07.18.07

Applying the Liberal Arts Readings

Posted in bhagavad-gita, machiavelli, plato, self-knowledge, transcendence at 9:21 pm by zakira

I’ve been trying to compose some type of post on my last two readings – the Bhagavad Gita and Plato’s Symposium, but every time I sit down to write I just stare at the blank screen and wonder how I can begin to capture what these two works are about. Also, I wonder how I can say what I think without attracting the fervent rage of devotees. Time will have to further cure my thoughts before they are fit to scatter in the ether. That being said, there is something about having read a whole bunch of work about self-control that is starting to have an accidental effect (hopefully this won’t also occur as I read Hamlet, Frankenstein, and Lolita!!). I’d hazard that the infiltration of my mind with a series of directives about right living, the importance of focus, and the great value and importance of non-attachment, is almost complete.

I work in a job with an uncertain future, frequently at the sway of work politics and complex interpersonal dynamics that are far beyond my knowledge or experience. I frequently walk into conflict situations unwittingly, and just as frequently (and naively) am showered with praise and support that has other motives opaque to me. Add to the mix personal ambivalence about remaining (1) working, (2) working in the public service, and (3) doing admin-related work instead of academics, and you have a stage set equally perfectly for self-sabotage or success. How to deal with this?

The Bhagavad Gita suggests that through a combination of mystic practice, mental concentration exercises, and existing in a state of active non-attachment as I move through this life, I will increase my chances of transcendence over several lifetimes.  Krishna also advised Arjuna that inaction is as bad as, or worse than, wrong action.  In addition, I am to act in compliance with both my prescribed archetypal role in society and in accordance with the tradition of my foremothers.

Plato’s Symposium suggests that practising moderation in all things and, wierdly, also being unaffected by fame or flattery, being impervious to danger or safety, and using logic to dissemble the skilled rhetoric of my companions, will lead me to a greater understanding of the mysteries of life and love.  Apparently reaching Platonic transcendence will enable me to, like Socrates, drink anyone under the table and keep debating until dawn. Platonic transcendence also requires mental focus, non-attachment, and attention to social roles and traditions.

Machiavelli prefers a more strategic approach to the same questions, and stresses self-control as the first step towards world domination.  Considering the field, developing and manipulating interpersonal dynamics and the power relationships, while keeping one’s own personal impulses and emotions in check, the Machiavellian transcendence is squeezed out from under the oppressor, like the surprise victor of a thumb war. For Machiavelli, it is crucial to avoid being controlled by fortune, and instead to write one’s own future with sheer will.
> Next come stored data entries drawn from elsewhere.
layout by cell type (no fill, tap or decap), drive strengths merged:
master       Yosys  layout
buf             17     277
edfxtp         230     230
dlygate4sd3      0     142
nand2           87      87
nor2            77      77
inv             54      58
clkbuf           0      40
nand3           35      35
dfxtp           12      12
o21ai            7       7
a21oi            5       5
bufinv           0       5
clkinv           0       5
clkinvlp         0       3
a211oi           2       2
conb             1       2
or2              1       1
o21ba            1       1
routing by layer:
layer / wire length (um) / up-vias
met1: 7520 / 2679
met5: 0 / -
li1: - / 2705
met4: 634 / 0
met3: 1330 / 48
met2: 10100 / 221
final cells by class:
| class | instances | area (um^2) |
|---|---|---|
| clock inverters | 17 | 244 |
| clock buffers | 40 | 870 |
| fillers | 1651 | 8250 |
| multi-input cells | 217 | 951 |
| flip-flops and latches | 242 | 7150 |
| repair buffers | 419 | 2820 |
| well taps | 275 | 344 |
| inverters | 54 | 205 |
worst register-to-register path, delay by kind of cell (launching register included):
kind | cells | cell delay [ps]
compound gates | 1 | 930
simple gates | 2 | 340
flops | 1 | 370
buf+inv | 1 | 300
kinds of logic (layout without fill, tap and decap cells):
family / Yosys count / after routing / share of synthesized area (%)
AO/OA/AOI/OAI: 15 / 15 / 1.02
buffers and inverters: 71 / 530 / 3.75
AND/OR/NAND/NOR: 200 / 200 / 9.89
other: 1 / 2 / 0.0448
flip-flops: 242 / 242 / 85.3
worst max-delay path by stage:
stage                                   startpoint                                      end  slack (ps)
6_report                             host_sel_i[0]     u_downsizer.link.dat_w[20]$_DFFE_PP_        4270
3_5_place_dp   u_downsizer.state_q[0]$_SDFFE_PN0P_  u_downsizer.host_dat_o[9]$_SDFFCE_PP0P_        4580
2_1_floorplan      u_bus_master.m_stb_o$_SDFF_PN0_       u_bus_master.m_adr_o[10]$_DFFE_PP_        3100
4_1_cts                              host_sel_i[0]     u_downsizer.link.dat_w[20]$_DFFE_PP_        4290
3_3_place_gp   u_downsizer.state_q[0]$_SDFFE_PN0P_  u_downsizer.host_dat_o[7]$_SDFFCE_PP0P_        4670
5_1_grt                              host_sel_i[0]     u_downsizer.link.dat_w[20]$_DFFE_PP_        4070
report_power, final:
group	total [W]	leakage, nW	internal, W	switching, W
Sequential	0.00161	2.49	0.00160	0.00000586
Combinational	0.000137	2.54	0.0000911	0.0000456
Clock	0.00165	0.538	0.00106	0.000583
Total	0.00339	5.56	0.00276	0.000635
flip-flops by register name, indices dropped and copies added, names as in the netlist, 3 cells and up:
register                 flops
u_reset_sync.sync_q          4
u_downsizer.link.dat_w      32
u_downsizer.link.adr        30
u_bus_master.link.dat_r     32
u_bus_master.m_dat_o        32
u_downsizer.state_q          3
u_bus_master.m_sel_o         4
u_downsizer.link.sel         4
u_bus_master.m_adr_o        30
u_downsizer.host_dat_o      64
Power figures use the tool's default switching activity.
File: src/design/renameCtrlPkg.sv
// Recovery control definitions
// State encoding and step counter for the map-table recovery sequencer

`default_nettype none

package renameCtrlPkg;

    // Speculative map is either live or being restored from the retirement map
    typedef enum logic {
        recIdle,
        recCopying
    } recoveryState;

    // Width of the remaining-step counter
    localparam int recoveryStepCount = 4;

    typedef logic [recoveryStepCount-1:0] recoveryStep;

endpackage : renameCtrlPkg

`default_nettype wire

File: src/design/renameTypesPkg.sv
// Register numbering for the rename block
// Logical and physical register numbers, free-list sizing and occupancy type

`default_nettype none

package renameTypesPkg;

    // Architectural and physical register file sizes
    localparam int lRegCount = 16;
    localparam int pRegCount = 32;

    // Registers not held by the identity map start out free
    localparam int freeListSize = pRegCount - lRegCount;

    // Logical register number, 16 registers
    typedef logic [3:0] lRegNum;

    // Physical register number, 32 registers
    typedef logic [4:0] pRegNum;

    // Free-list occupancy, 0 up to freeListSize
    typedef logic [4:0] freeCount;

endpackage : renameTypesPkg

`default_nettype wire

File: src/design/freeList.sv
// Free list of physical registers
// Circular buffer that hands out several registers and takes back several per cycle

`timescale 1ns/100ps
`default_nettype none

module freeList #(
    parameter int size = 16,
    parameter int popWidth = 2,
    parameter int pushWidth = 2
) (
    input  logic                     clk,
    input  logic                     rstN,
    input  logic                     pop [popWidth],
    input  logic                     push [pushWidth],
    input  renameTypesPkg::pRegNum   pushedData [pushWidth],
    output renameTypesPkg::pRegNum   poppedData [popWidth],
    output renameTypesPkg::freeCount count
);

    localparam int ptrWidth = $clog2(size);

    renameTypesPkg::pRegNum entries [size];
    logic [ptrWidth-1:0] head;
    logic [ptrWidth-1:0] tail;
    logic [ptrWidth-1:0] popAddr [popWidth];
    logic [ptrWidth-1:0] pushAddr [pushWidth];
    int popTotal;
    int pushTotal;

    // Pointer advance with wrap, offset never exceeds size
    function automatic logic [ptrWidth-1:0] wrapAdd(
        input logic [ptrWidth-1:0] ptr,
        input int offset
    );
        int sum;
        sum = int'(ptr) + offset;
        if (sum >= size) begin
            sum = sum - size;
        end
        return ptrWidth'(sum);
    endfunction

    // Active pops take consecutive entries from the head
    always_comb begin
        popTotal = 0;
        for (int i = 0; i < popWidth; i++) begin
            popAddr[i] = wrapAdd(head, popTotal);
            poppedData[i] = entries[popAddr[i]];
            if (pop[i]) begin
                popTotal = popTotal + 1;
            end
        end
    end

    // Pushes are packed onto the tail in slot order
    always_comb begin
        pushTotal = 0;
        for (int c = 0; c < pushWidth; c++) begin
            pushAddr[c] = wrapAdd(tail, pushTotal);
            if (push[c]) begin
                pushTotal = pushTotal + 1;
            end
        end
    end

    // Reset fills the list with the registers above the identity map
    always_ff @(posedge clk or negedge rstN) begin
        if (!rstN) begin
            for (int i = 0; i < size; i++) begin
                entries[i] <= renameTypesPkg::pRegNum'(renameTypesPkg::lRegCount + i);
            end
        end else begin
            for (int c = 0; c < pushWidth; c++) begin
                if (push[c]) begin
                    entries[pushAddr[c]] <= pushedData[c];
                end
            end
        end
    end

    always_ff @(posedge clk or negedge rstN) begin
        if (!rstN) begin
            head <= '0;
            tail <= '0;
            count <= renameTypesPkg::freeCount'(size);
        end else begin
            head <= wrapAdd(head, popTotal);
            tail <= wrapAdd(tail, pushTotal);
            count <= renameTypesPkg::freeCount'(int'(count) + pushTotal - popTotal);
        end
    end

endmodule : freeList

`default_nettype wire

File: src/design/renameLogic.sv
// Rename control
// Allocates and releases physical registers, bypasses within a rename group,
// drives map writes and restores the speculative map after a flush

`timescale 1ns/100ps
`default_nettype none

module renameLogic #(
    parameter int renameWidth = 2,
    parameter int commitWidth = 2
) (
    input  logic                     clk,
    input  logic                     rstN,
    input  logic                     flush,
    input  logic                     renameValid [renameWidth],
    input  logic                     writeReg [renameWidth],
    input  renameTypesPkg::lRegNum   logSrcA [renameWidth],
    input  renameTypesPkg::lRegNum   logSrcB [renameWidth],
    input  renameTypesPkg::lRegNum   logDst [renameWidth],
    input  logic                     releaseValid [commitWidth],
    input  renameTypesPkg::pRegNum   releaseReg [commitWidth],
    input  renameTypesPkg::freeCount freeListCount,
    input  renameTypesPkg::pRegNum   poppedReg [renameWidth],
    input  renameTypesPkg::pRegNum   mapSrcAPhy [renameWidth],
    input  renameTypesPkg::pRegNum   mapSrcBPhy [renameWidth],
    input  renameTypesPkg::pRegNum   mapDstPhy [renameWidth],
    input  renameTypesPkg::pRegNum   retireReadPhy [renameWidth],
    output logic                     allocatable,
    output logic                     recovering,
    output logic                     pop [renameWidth],
    output logic                     push [commitWidth],
    output renameTypesPkg::pRegNum   pushedReg [commitWidth],
    output renameTypesPkg::pRegNum   phySrcA [renameWidth],
    output renameTypesPkg::pRegNum   phySrcB [renameWidth],
    output renameTypesPkg::pRegNum   phyDst [renameWidth],
    output renameTypesPkg::pRegNum   phyPrevDst [renameWidth],
    output logic                     mapWrite [renameWidth],
    output renameTypesPkg::lRegNum   mapWriteLog [renameWidth],
    output renameTypesPkg::pRegNum   mapWritePhy [renameWidth],
    output renameTypesPkg::lRegNum   retireReadLog [renameWidth]
);

    // Cycles needed to copy the whole retirement map
    localparam int copySteps = renameTypesPkg::lRegCount / renameWidth;

    renameCtrlPkg::recoveryState state;
    renameCtrlPkg::recoveryStep stepsLeft;
    renameTypesPkg::lRegNum recoveryIndex;
    logic anyRename;

    assign recovering = (state == renameCtrlPkg::recCopying);

    // Front end stalls during recovery or when a full group cannot be served
    assign allocatable = !recovering && (int'(freeListCount) >= renameWidth);

    always_ff @(posedge clk or negedge rstN) begin
        if (!rstN) begin
            state <= renameCtrlPkg::recIdle;
            stepsLeft <= '0;
            recoveryIndex <= '0;
        end else if (flush) begin
            state <= renameCtrlPkg::recCopying;
            stepsLeft <= renameCtrlPkg::recoveryStep'(copySteps - 1);
            recoveryIndex <= '0;
        end else if (recovering) begin
            recoveryIndex <= recoveryIndex + renameTypesPkg::lRegNum'(renameWidth);
            if (stepsLeft == '0) begin
                state <= renameCtrlPkg::recIdle;
            end else begin
                stepsLeft <= stepsLeft - 1'b1;
            end
        end
    end

    // Released registers go straight to the free-list tail
    always_comb begin
        for (int c = 0; c < commitWidth; c++) begin
            push[c] = releaseValid[c];
            pushedReg[c] = releaseReg[c];
        end
    end

    always_comb begin
        anyRename = 1'b0;
        for (int i = 0; i < renameWidth; i++) begin
            pop[i] = renameValid[i] && writeReg[i];
            anyRename = anyRename | renameValid[i];
            phyDst[i] = poppedReg[i];
            phySrcA[i] = mapSrcAPhy[i];
            phySrcB[i] = mapSrcBPhy[i];
            phyPrevDst[i] = mapDstPhy[i];
            // Youngest earlier writer of the same register overrides the map
            for (int j = 0; j < i; j++) begin
                if (pop[j] && logDst[j] == logSrcA[i]) begin
                    phySrcA[i] = poppedReg[j];
                end
                if (pop[j] && logDst[j] == logSrcB[i]) begin
                    phySrcB[i] = poppedReg[j];
                end
                if (pop[j] && logDst[j] == logDst[i]) begin
                    phyPrevDst[i] = poppedReg[j];
                end
            end
            retireReadLog[i] = recoveryIndex + renameTypesPkg::lRegNum'(i);
        end

        // Rename writes have priority, otherwise copy from the retirement map
        for (int i = 0; i < renameWidth; i++) begin
            if (anyRename) begin
                mapWrite[i] = pop[i];
                mapWriteLog[i] = logDst[i];
                mapWritePhy[i] = poppedReg[i];
            end else begin
                mapWrite[i] = recovering;
                mapWriteLog[i] = retireReadLog[i];
                mapWritePhy[i] = retireReadPhy[i];
            end
        end
    end

endmodule : renameLogic

`default_nettype wire

File: src/design/renameMapTable.sv
// Speculative rename map table
// Logical to physical mapping with source and destination read ports

`timescale 1ns/100ps
`default_nettype none

module renameMapTable #(
    parameter int readWidth = 2,
    parameter int writeWidth = 2
) (
    input  logic                   clk,
    input  logic                   rstN,
    input  renameTypesPkg::lRegNum readSrcA [readWidth],
    input  renameTypesPkg::lRegNum readSrcB [readWidth],
    input  renameTypesPkg::lRegNum readDst [readWidth],
    input  logic                   write [writeWidth],
    input  renameTypesPkg::lRegNum writeLog [writeWidth],
    input  renameTypesPkg::pRegNum writePhy [writeWidth],
    output renameTypesPkg::pRegNum srcAPhy [readWidth],
    output renameTypesPkg::pRegNum srcBPhy [readWidth],
    output renameTypesPkg::pRegNum dstPhy [readWidth]
);

    renameTypesPkg::pRegNum mapping [renameTypesPkg::lRegCount];

    // Reads see the table as it was before this edge
    always_comb begin
        for (int i = 0; i < readWidth; i++) begin
            srcAPhy[i] = mapping[readSrcA[i]];
            srcBPhy[i] = mapping[readSrcB[i]];
            dstPhy[i] = mapping[readDst[i]];
        end
    end

    always_ff @(posedge clk or negedge rstN) begin
        if (!rstN) begin
            // Identity map
            for (int r = 0; r < renameTypesPkg::lRegCount; r++) begin
                mapping[r] <= renameTypesPkg::pRegNum'(r);
            end
        end else begin
            // Ascending loop, so the highest port wins a conflict
            for (int w = 0; w < writeWidth; w++) begin
                if (write[w]) begin
                    mapping[writeLog[w]] <= writePhy[w];
                end
            end
        end
    end

endmodule : renameMapTable

`default_nettype wire

File: src/design/renameUnit.sv
// Register rename unit
// Free list, speculative and retirement map tables and their control

`timescale 1ns/100ps
`default_nettype none

module renameUnit #(
    parameter int renameWidth = 2,
    parameter int commitWidth = 2
) (
    input  logic                   clk,
    input  logic                   rstN,
    input  logic                   flush,
    input  logic                   renameValid [renameWidth],
    input  logic                   writeReg [renameWidth],
    input  renameTypesPkg::lRegNum logSrcA [renameWidth],
    input  renameTypesPkg::lRegNum logSrcB [renameWidth],
    input  renameTypesPkg::lRegNum logDst [renameWidth],
    input  logic                   retireValid [commitWidth],
    input  renameTypesPkg::lRegNum retireLogDst [commitWidth],
    input  renameTypesPkg::pRegNum retirePhyDst [commitWidth],
    input  logic                   releaseValid [commitWidth],
    input  renameTypesPkg::pRegNum releaseReg [commitWidth],
    output logic                   allocatable,
    output logic                   recovering,
    output renameTypesPkg::pRegNum phySrcA [renameWidth],
    output renameTypesPkg::pRegNum phySrcB [renameWidth],
    output renameTypesPkg::pRegNum phyDst [renameWidth],
    output renameTypesPkg::pRegNum phyPrevDst [renameWidth]
);

    logic pop [renameWidth];
    logic push [commitWidth];
    renameTypesPkg::pRegNum pushedReg [commitWidth];
    renameTypesPkg::pRegNum poppedReg [renameWidth];
    renameTypesPkg::freeCount freeListCount;
    renameTypesPkg::pRegNum mapSrcAPhy [renameWidth];
    renameTypesPkg::pRegNum mapSrcBPhy [renameWidth];
    renameTypesPkg::pRegNum mapDstPhy [renameWidth];
    logic mapWrite [renameWidth];
    renameTypesPkg::lRegNum mapWriteLog [renameWidth];
    renameTypesPkg::pRegNum mapWritePhy [renameWidth];
    renameTypesPkg::lRegNum retireReadLog [renameWidth];
    renameTypesPkg::pRegNum retireReadPhy [renameWidth];

    freeList #(
        .size(renameTypesPkg::freeListSize),
        .popWidth(renameWidth),
        .pushWidth(commitWidth)
    ) regFreeList (
        .clk(clk),
        .rstN(rstN),
        .pop(pop),
        .push(push),
        .pushedData(pushedReg),
        .poppedData(poppedReg),
        .count(freeListCount)
    );

    renameMapTable #(
        .readWidth(renameWidth),
        .writeWidth(renameWidth)
    ) specMap (
        .clk(clk),
        .rstN(rstN),
        .readSrcA(logSrcA),
        .readSrcB(logSrcB),
        .readDst(logDst),
        .write(mapWrite),
        .writeLog(mapWriteLog),
        .writePhy(mapWritePhy),
        .srcAPhy(mapSrcAPhy),
        .srcBPhy(mapSrcBPhy),
        .dstPhy(mapDstPhy)
    );

    retireMapTable #(
        .commitWidth(commitWidth),
        .readWidth(renameWidth)
    ) retireMap (
        .clk(clk),
        .rstN(rstN),
        .retireValid(retireValid),
        .retireLogDst(retireLogDst),
        .retirePhyDst(retirePhyDst),
        .readLog(retireReadLog),
        .readPhy(retireReadPhy)
    );

    renameLogic #(
        .renameWidth(renameWidth),
        .commitWidth(commitWidth)
    ) renameCtrl (
        .clk(clk),
        .rstN(rstN),
        .flush(flush),
        .renameValid(renameValid),
        .writeReg(writeReg),
        .logSrcA(logSrcA),
        .logSrcB(logSrcB),
        .logDst(logDst),
        .releaseValid(releaseValid),
        .releaseReg(releaseReg),
        .freeListCount(freeListCount),
        .poppedReg(poppedReg),
        .mapSrcAPhy(mapSrcAPhy),
        .mapSrcBPhy(mapSrcBPhy),
        .mapDstPhy(mapDstPhy),
        .retireReadPhy(retireReadPhy),
        .allocatable(allocatable),
        .recovering(recovering),
        .pop(pop),
        .push(push),
        .pushedReg(pushedReg),
        .phySrcA(phySrcA),
        .phySrcB(phySrcB),
        .phyDst(phyDst),
        .phyPrevDst(phyPrevDst),
        .mapWrite(mapWrite),
        .mapWriteLog(mapWriteLog),
        .mapWritePhy(mapWritePhy),
        .retireReadLog(retireReadLog)
    );

endmodule : renameUnit

`default_nettype wire

File: src/design/retireMapTable.sv
// Retirement rename map table
// Committed mapping, written at retire and read back during recovery

`timescale 1ns/100ps
`default_nettype none

module retireMapTable #(
    parameter int commitWidth = 2,
    parameter int readWidth = 2
) (
    input  logic                   clk,
    input  logic                   rstN,
    input  logic                   retireValid [commitWidth],
    input  renameTypesPkg::lRegNum retireLogDst [commitWidth],
    input  renameTypesPkg::pRegNum retirePhyDst [commitWidth],
    input  renameTypesPkg::lRegNum readLog [readWidth],
    output renameTypesPkg::pRegNum readPhy [readWidth]
);

    renameTypesPkg::pRegNum mapping [renameTypesPkg::lRegCount];

    always_comb begin
        for (int i = 0; i < readWidth; i++) begin
            readPhy[i] = mapping[readLog[i]];
        end
    end

    always_ff @(posedge clk or negedge rstN) begin
        if (!rstN) begin
            for (int r = 0; r < renameTypesPkg::lRegCount; r++) begin
                mapping[r] <= renameTypesPkg::pRegNum'(r);
            end
        end else begin
            // Younger retire slot wins when two commit the same register
            for (int c = 0; c < commitWidth; c++) begin
                if (retireValid[c]) begin
                    mapping[retireLogDst[c]] <= retirePhyDst[c];
                end
            end
        end
    end

endmodule : retireMapTable

`default_nettype wire

File: config.mk
export PLATFORM = sky130hd
export DESIGN_NAME = renameUnit
export DESIGN_NICKNAME = d
export VERILOG_FILES = /design/src/design/renameCtrlPkg.sv /design/src/design/renameTypesPkg.sv /design/src/design/freeList.sv /design/src/design/renameLogic.sv /design/src/design/renameMapTable.sv /design/src/design/renameUnit.sv /design/src/design/retireMapTable.sv
export SDC_FILE = /design/constraint.sdc
export NUM_CORES = 1
export LEC_CHECK = 0
export CORE_ASPECT_RATIO = 0.75
export CORE_MARGIN = 5
export CORE_UTILIZATION = 70
export DETAILED_ROUTE_END_ITERATION = 7
export DONT_BUFFER_PORTS = 1
export PLACE_DENSITY = 0.86
export SLEW_MARGIN = 0
export SYNTH_ARGS = -nofsm -noshare
export SYNTH_HDL_FRONTEND = slang
export SYNTH_SLANG_ARGS = --single-unit
File: constraint.sdc
create_clock -name clk -period 7.3 [get_ports clk]
set_input_delay 0.365 -clock clk [delete_from_list [all_inputs] [get_ports clk]]
set_output_delay 0.365 -clock clk [all_outputs]
set_load 0.1 [all_outputs]
Word level (Yosys, flattened, before mapping)

Cells that the tools add are included.
Widths: inputs -> output; s select.

Add/sub/neg operators: 17
Reduce and logical (&&, ||, !) cells: 16
Mux-type cells: 81
Bitwise logic cells: 17
$lt $le $gt $ge: 29
Eq/ne operators: 4

Operator list:

| kind                | count |
|---|---|
| $bwmux 80           | 6 |
| $mux 80             | 6 |
| $bmux 5 s4          | 10 |
| $mux 5              | 31 |
| $demux 5 s4         | 6 |
| $ge 5x5->1 const B  | 18 |
| $not 4->5           | 16 |
| $ge 32x6->1 const B | 2 |
| $mux 4              | 13 |
| $lt 5x1->1 const B  | 6 |
| $sub 4x1->4 const B | 7 |
| $eq 4x4->1          | 3 |
| $logic_and 1x1->1   | 12 |
| $add 4x1->5         | 2 |
| $add 4x2->5         | 2 |
| $ge 4x5->1 const B  | 2 |
| $mux 1              | 7 |
| $add 5x5->5         | 1 |
| $ge 5x2->1 const B  | 1 |
| $sub 5x5->5         | 1 |
| $add 1x1->2 const B | 2 |
| $add 4x1->4 const B | 1 |
| $add 4x2->4 const B | 1 |
| $logic_not 4->1     | 1 |
| other kinds (6)     | 7 |

Logic and storage cells: 218
Bits in registers: 262
Bits of input ports: 63

Depth between registers and ports, before layout

Depth in word-level cells: 12
Depth in mapped cells: 14

Modules after synthesis

From an unflattened synthesis, not the netlist that was laid out.

Cell total of the unflattened synthesis: 2085
Area total of the unflattened synthesis: 21343.0 µm²

By module, submodules not included:

| module         | seq. area each (µm²) | cells an instance | area each (µm²) | times used |
|---|---|---|---|---|
| renameMapTable | 2042.0               | 801               | 7933.9          | 1 |
| freeList       | 2388.5               | 494               | 6493.7          | 1 |
| retireMapTable | 2042.0               | 617               | 5646.7          | 1 |
| renameLogic    | 200.2                | 173               | 1268.7          | 1 |

Worst setup path before layout

Ideal clock, no wire load.

Kind: input to output
Start point: in logSrcA[1] in the netlist's numbering
End point: out phySrcA[3] in the netlist's numbering
Cell stages on the path: 5
Arrival: 3575 ps
Path slack: 3360 ps
Cell sequence: buf_1 > clkbuf_1 > xnor2_1 > nand3_1 > o21ai_0

RTL lines:

| element         | line             | RTL |
|---|---|---|
| start, declared | renameUnit.sv:16 | `input renameTypesPkg::lRegNum logSrcA [renameWidth],` |
| end, declared   | renameUnit.sv:26 | `output renameTypesPkg::pRegNum phySrcA [renameWidth],` |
So as I face this increasingly uncertain and rocky experience of employment, I find myself detaching, keeping my eyes about me for the best options from both a strategic and an emotional standpoint. I am well able to do the job without investment and may be required to as decisions are made and directives passed down. After all, my goal according to the three Masters I’ve recently read, is to transcend this situation and move on to the next. It is the power of my own mind, my own discipline and my own acuity, that will determine to and from what I shall transcend.